Cosa vedere a Venezia di insolito: luoghi nascosti fuori dai circuiti tradizionali

Stanco delle folle a San Marco e Rialto? Venezia è una città stratificata, ricca di storia e curiosità che si rivelano solo a chi è disposto a deviare dai percorsi più battuti. Se cerchi cosa vedere a Venezia di insolito, preparati ad abbandonare le mappe turistiche standard e a immergerti in una Venezia più autentica e misteriosa. Ecco un itinerario che ti condurrà alla scoperta di tesori nascosti e angoli segreti.

La Cripta Sommersa di San Zaccaria: Un Tesoro Nascosto

Nel sestiere di Castello, la Chiesa di San Zaccaria custodisce un segreto affascinante e un po’ inquietante: la sua cripta. A causa del fenomeno dell’acqua alta e del naturale innalzamento del livello del mare, la Cripta Sommersa di San Zaccaria è costantemente allagata. Immagina di camminare su passerelle di legno tra colonne che emergono da uno specchio d’acqua silenzioso e scuro, dove si riflettono le volte. L’atmosfera è mistica e surreale, offrendo uno sguardo unico sulla “vita” liquida della città.

Scala del Bovolo

Nascosta in un piccolo cortile, la Scala Contarini del Bovolo è un capolavoro architettonico rinascimentale che merita assolutamente una visita. “Bovolo” in veneziano significa chiocciola, e questa scala a chiocciola esterna, alta e cilindrica, è un gioiello di rara bellezza. Salire i suoi gradini offre una prospettiva insolita e magnifica sui tetti della città, lontano dal caos delle piazze principali.
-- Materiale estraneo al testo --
From an optimization exercise on the open Yosys and OpenROAD flow, aimed at small area and few clock cycles; shortcuts taken in it are not production practice. Function was checked by simulation only, so behaviour that the tests miss may differ from the original. Power and IR drop assume default switching activity.

`flow/config.mk`:
```
export PLATFORM = sky130hd
export DESIGN_NAME = bbse_fc
export DESIGN_NICKNAME = bbse_fc
export VERILOG_FILES = /design/flow/design.v
export SDC_FILE = /design/flow/constraint.sdc
export NUM_CORES = 4
export LEC_CHECK = 0
export CAP_MARGIN = 20
export CORE_MARGIN = 2
export CORE_UTILIZATION = 40
export SLEW_MARGIN = 20
```
`flow/constraint.sdc`:
```
create_clock -name core_clock -period 10.0 [get_ports {clk}]
set_input_delay 2.0000 -clock core_clock [delete_from_list [all_inputs] [get_ports {clk}]]
set_output_delay 2.0000 -clock core_clock [all_outputs]
set_load 0.01 [all_outputs]
```
Source: an optimization exercise on an open RTL-to-GDS flow (aim: small area and few clock cycles). Production flows keep margins and buffers that such runs may drop. Function was checked by simulation only, so behaviour that the tests miss may differ from the original. Power is estimated from default activity; no workload was simulated.

## qca7k_core
module qca7k_core (
    input  wire        clk,
    input  wire        rst,
    input  wire        req_valid,
    output wire        req_ready,
    input  wire [7:0]  req_op,
    input  wire        req_read,
    input  wire        req_internal,
    input  wire [15:0] req_reg,
    input  wire [15:0] req_val,
    input  wire [15:0] req_size,
    input  wire        req_dst_valid,
    input  wire [7:0]  req_dst,
    output wire        rsp_valid,
    output reg  [3:0]  rsp_code,
    output reg  [15:0] rsp_data,
    output wire        bus_valid,
    output reg  [1:0]  bus_kind,
    output reg  [7:0]  bus_txd,
    input  wire        bus_ready,
    input  wire [7:0]  bus_rxd,
    output wire        src_req,
    output wire [10:0] src_addr,
    input  wire        src_ack,
    input  wire [7:0]  src_data,
    output wire        mw_valid,
    output wire [7:0]  mw_buf,
    output wire [10:0] mw_addr,
    output wire [7:0]  mw_data
);
    localparam [1:0] K_BEGIN = 2'd0, K_END = 2'd1, K_TX = 2'd2, K_RX = 2'd3;
    localparam [3:0] OP_ENCODE_CMD  = 4'h0, OP_REG_READ    = 4'h1,
                     OP_REG_WRITE   = 4'h2, OP_GET_MASK    = 4'h3,
                     OP_SET_MASK    = 4'h4, OP_ENABLE_ALL  = 4'h5,
                     OP_DISABLE_ALL = 4'h6, OP_ENABLE      = 4'h7,
                     OP_DISABLE     = 4'h8, OP_FETCH_ACK   = 4'h9,
                     OP_READ_SIG    = 4'hA, OP_STARTUP     = 4'hB,
                     OP_SOFT_RESET  = 4'hC, OP_SEND        = 4'hD,
                     OP_RECEIVE     = 4'hE, OP_RESERVED    = 4'hF;
    localparam [3:0] R_OK = 4'd0, R_BAD_SIGNATURE = 4'd1, R_FRAME_OVERFLOW = 4'd2,
                     R_WRITE_BUFFER_INSUFFICIENT = 4'd3, R_NULL_RECEIVE_BUFFER = 4'd4,
                     R_EMPTY_READ_BUFFER = 4'd5, R_INTERNAL_ERROR = 4'd6,
                     R_SUCCESS = 4'd7, R_IN_PROGRESS = 4'd8, R_REFUSED = 4'd15;
    localparam [4:0] RH_BFR_SIZE = 5'h01, RH_WRBUF_SPC_AVA = 5'h02,
                     RH_RDBUF_BYTE_AVA = 5'h03, RH_SPI_CONFIG = 5'h04,
                     RH_INTR_CAUSE = 5'h0C, RH_INTR_ENABLE = 5'h0D,
                     RH_SIGNATURE = 5'h1A;
    localparam [10:0] FRAME_MAX = 11'd1522, FRAME_MIN = 11'd60;
    localparam [15:0] SIGNATURE_EXPECTED = 16'hAA55;
  ...
Size: about 1,200 cells after synthesis, ~100 flip-flops, roughly 160 I/O pins.
clock: 7.0 ns
lec_check: 0
abc_area: 1
cap_margin: 20
core_margin: 2
core_utilization: 40
place_density: 0.6
slew_margin: 20
standard.sh (not shown) runs the stock make flow with config.mk's settings and CLKGATE_MAP_FILE= SYNTH_SCRIPT=/design/flow/synth_recipe.tcl, a recipe that flattens the netlist after the stock synthesis.
==> flow/flow/run.sh <==
#!/bin/bash
# The standard layout (the standard.sh, unchanged synthesis and steps),
# with the port buffers made of the smallest buffer cell instead of the
# default clkdlybuf4s50_1. Every input and output port still gets a buffer.
set -euo pipefail
export BUFFER_PORTS_ARGS="-buffer_cell sky130_fd_sc_hd__buf_1"
bash standard.sh > standard_flow.log 2>&1
The starting point produced a clean layout.
Testbench counts at the start, summed over its fixed seeds: cycles 1,340,418.
Edit:
==> flow/run.sh (new file) <==
#!/bin/bash
# synth_recipe.tcl (not shown) runs the flow's synth.tcl, then flattens the netlist and writes it again
# the make line also repeats each setting of config.mk as NAME=value (left out here)
make -C /OpenROAD-flow-scripts/flow DESIGN_CONFIG=/design/flow/config.mk WORK_HOME=/design/flow/orfs CLKGATE_MAP_FILE= SYNTH_SCRIPT=/design/flow/synth_recipe.tcl finish
removed: flow/flow/run.sh
removed: flow/standard.sh
The changed run completed without violations.
Power grows by about 4%.
Critical path depth does not change.
Maximum frequency falls by about 5.4%.
Cell area went up by about 10%.
Area after synthesis stays the same.
Final cell count hardly moves.
Global-route usage rises by 1.4 points.
Clock skew hardly moves.

== main ==
Starting RTL as in the previous note.
==> flow/config.mk <==
export PLATFORM = sky130hd
export DESIGN_NAME = qca7k_core
export DESIGN_NICKNAME = qca7k_core
export VERILOG_FILES = /design/flow/design.v
export SDC_FILE = /design/flow/constraint.sdc
export NUM_CORES = 4
export LEC_CHECK = 0
export ABC_AREA = 1
export CAP_MARGIN = 20
export CORE_MARGIN = 2
export CORE_UTILIZATION = 40
export CTS_BUF_LIST = sky130_fd_sc_hd__clkbuf_4 sky130_fd_sc_hd__clkbuf_8
export PLACE_DENSITY = 0.6
export SLEW_MARGIN = 20
==> flow/constraint.sdc <==
create_clock -name core_clock -period 7.0 [get_ports {clk}]
set_input_delay 1.4000 -clock core_clock [delete_from_list [all_inputs] [get_ports {clk}]]
set_output_delay 1.4000 -clock core_clock [all_outputs]
set_load 0.01 [all_outputs]
==> flow/flow/run.sh <==
#!/bin/bash
# Layout flow: the standard flow (standard.sh) with two changes.
#  1. After the standard synthesis, the combinational logic between the
#     registers is re-mapped by ABC with an area-oriented script (area.abc).
#     Every register keeps its instance name and cell type; ports are kept.
#  2. Port buffers use the smallest buffer cell (buf_1) instead of the
#     default clkdlybuf4s50_1. Every input and output port still gets one.
# Each tool's full output goes to a log file in this folder.
set -euo pipefail
WORK=$(pwd)
FLOWDIR=$WORK/flow
RES=$WORK/orfs/results/sky130hd/qca7k_core/base
LIB=$FLOW_HOME/platforms/sky130hd/lib/sky130_fd_sc_hd__tt_025C_1v80.lib
export TMPDIR=$WORK/tmp
mkdir -p "$TMPDIR"

# 1. standard synthesis
bash standard.sh synth > log_1_standard_synth.log 2>&1
cp "$RES/1_2_yosys.v" "$WORK/1_2_yosys.standard.v"

# 2. re-map the combinational logic, registers untouched
DU=$(grep -A40 '^export DONT_USE_CELLS' "$FLOW_HOME/platforms/sky130hd/config.mk" \
     | grep -o 'sky130_fd_sc_hd__[a-z0-9_]*' | sed 's/^/-dont_use /' | tr '\n' ' ')
FFS=$(grep -o 'sky130_fd_sc_hd__[a-z0-9_]*' "$WORK/1_2_yosys.standard.v" | sort -u \
      | grep -E '__(e|s|se)?df|__dl|__conb' | tr '\n' ' ')
cat > "$WORK/reopt.ys" <<EOT
read_liberty -ignore_miss_func $LIB
read_verilog $WORK/1_2_yosys.standard.v
hierarchy -top $FLOW_TOP
setattr -mod -set keep_hierarchy 1 $FFS
flatten
blackbox $FFS
opt_clean
tee -o $WORK/reopt_stat_before.txt stat -liberty $LIB
abc -liberty $LIB $DU -script $FLOWDIR/area.abc
opt_clean -purge
hilomap -singleton -hicell sky130_fd_sc_hd__conb_1 HI -locell sky130_fd_sc_hd__conb_1 LO
insbuf -buf sky130_fd_sc_hd__buf_1 A X
opt_clean -purge
tee -o $WORK/reopt_stat_after.txt stat -liberty $LIB
read_liberty -lib -ignore_redef $LIB
hierarchy -top $FLOW_TOP
check -assert -mapped
write_verilog -noattr -nohex -nodec $WORK/1_2_yosys.reopt.v
EOT
YOSYS=$FLOW_HOME/../tools/install/yosys/bin/yosys
[[ -x $YOSYS ]] || YOSYS=yosys
"$YOSYS" -s "$WORK/reopt.ys" > log_2_reopt_yosys.log 2>&1
cp "$WORK/1_2_yosys.reopt.v" "$RES/1_2_yosys.v"
rm -f "$RES/1_synth.odb"
touch "$RES/1_2_yosys.v"
bash standard.sh synth > log_3_synth_odb.log 2>&1

# 3. the rest of the standard flow, with small port buffers
export BUFFER_PORTS_ARGS="-buffer_cell sky130_fd_sc_hd__buf_1"
bash standard.sh > log_4_standard_finish.log 2>&1
Other scripts of this flow, unchanged in this note and not shown: flow/flow/area.abc
Testbench counts of main, summed over its fixed seeds: cycles 1,340,418.
### main -> the feature branch
- CTS_BUF_LIST removed (was sky130_fd_sc_hd__clkbuf_4 sky130_fd_sc_hd__clkbuf_8)
Notes after the runs:
- Reported for main and the feature branch, setup TNS turned out identical to the last digit.
- main -> the feature branch: maximum level of the CTS H-tree delta 0, exact match
- NOTE fmax main->the feature branch increased slightly
- Of main and the feature branch, main shows the higher fraction of power spent switching nets, with the feature branch below it.

-- re-timing with driven ports --
No port has a modelled driver above. Below, the same layouts with a new extraction and two added sets of constraints. Step 1, drivers: a clkbuf_16 drives clk and a buf_2 each remaining input, both assumed. Step 2 times the ports against the registers' clock, not the clock port: input delays grow and output delays shrink by t, the midpoint of the rising clock arrivals with the driver on. Slacks: ideal / step 1 / step 2; pairs: ideal / step 1.
run | t, ns | slack for setup (ns) | worst hold slack (ns) | latest minus earliest clock arrival (ns) | worst slew at a driven data input, ns
the first run of note 1 | 0.420 | 1.596 / 1.546 / 1.928 | 0.476 / 0.476 / 0.476 | 0.014 / 0.014 | 0.05
the second run of note 1 | 0.408 | 1.290 / 1.242 / 1.651 | 0.483 / 0.483 / 0.483 | 0.015 / 0.015 | 0.05
main | 0.442 | 0.781 / 0.738 / 1.180 | 0.465 / 0.465 / 0.465 | 0.016 / 0.016 | 0.04
the feature branch | 0.407 | 0.824 / 0.777 / 1.184 | 0.459 / 0.459 / 0.459 | 0.014 / 0.014 | 0.04
After both steps setup and hold are still met in every run listed.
Calle Varisco: La Strada più Stretta di Venezia

Se sei alla ricerca di vere e proprie chicche urbane, non perderti Calle Varisco. Situata nel sestiere di Cannaregio, questa è considerata da molti la strada più stretta di Venezia, tanto che, allargando le braccia, si possono quasi toccare entrambi i muri. La leggenda narra che un innocente non possa attraversarla, ma solo i peccatori vi rimarrebbero schiacciati! Un’esperienza claustrofobica ma divertente.

Isola di San Michele: Il Cimitero Monumentale di Venezia

Un tragitto in vaporetto di pochi minuti ti porta fuori dal centro storico, sull’Isola di San Michele. Quest’isola-cimitero è l’ultimo luogo di riposo di molti veneziani, oltre che di personalità illustri come Stravinsky e Brodsky. Conosciuta ufficialmente come Cimitero Monumentale di Venezia, è un’oasi di pace e bellezza, circondata dall’acqua. Le sue mura rosse, i cipressi e le tombe monumentali offrono uno sguardo malinconico ma affascinante sulla storia della città.

Palazzo Tetta: la casa circondata dall’acqua

A Castello, cerca il singolare Palazzo Tetta. Ciò che rende unica questa struttura non è il palazzo in sé, ma la sua particolare collocazione: è un’abitazione circondata completamente dall’acqua, una vera “casa galleggiante” incastonata tra canali e la laguna. Osservarlo da una prospettiva ravvicinata offre un esempio affascinante dell’ingegneria e dell’adattabilità veneziana. Nelle vicinanze si trova anche la cosiddetta Porta Blu, un portone laccato di un blu acceso e brillante che offre uno spot fotografico insolito.

Ponte Chiodo: Il ponte senza protezioni

A Venezia i ponti hanno quasi sempre il “parapeto”, il corrimano che ne garantisce la sicurezza. Il Ponte Chiodo, a Cannaregio, è una delle pochissime eccezioni, essendo uno dei due ponti rimasti senza protezioni (l’altro è a Torcello). Questa caratteristica ti riporta indietro nel tempo, a quando tutti i ponti veneziani erano senza sponde. Camminarci sopra è un’emozione “pericolosa” ma imperdibile, un vero e proprio tuffo nella storia architettonica della città.

Questi luoghi insoliti sono la vera anima di Venezia, pronti ad accogliere chiunque voglia scoprire la sua storia più segreta.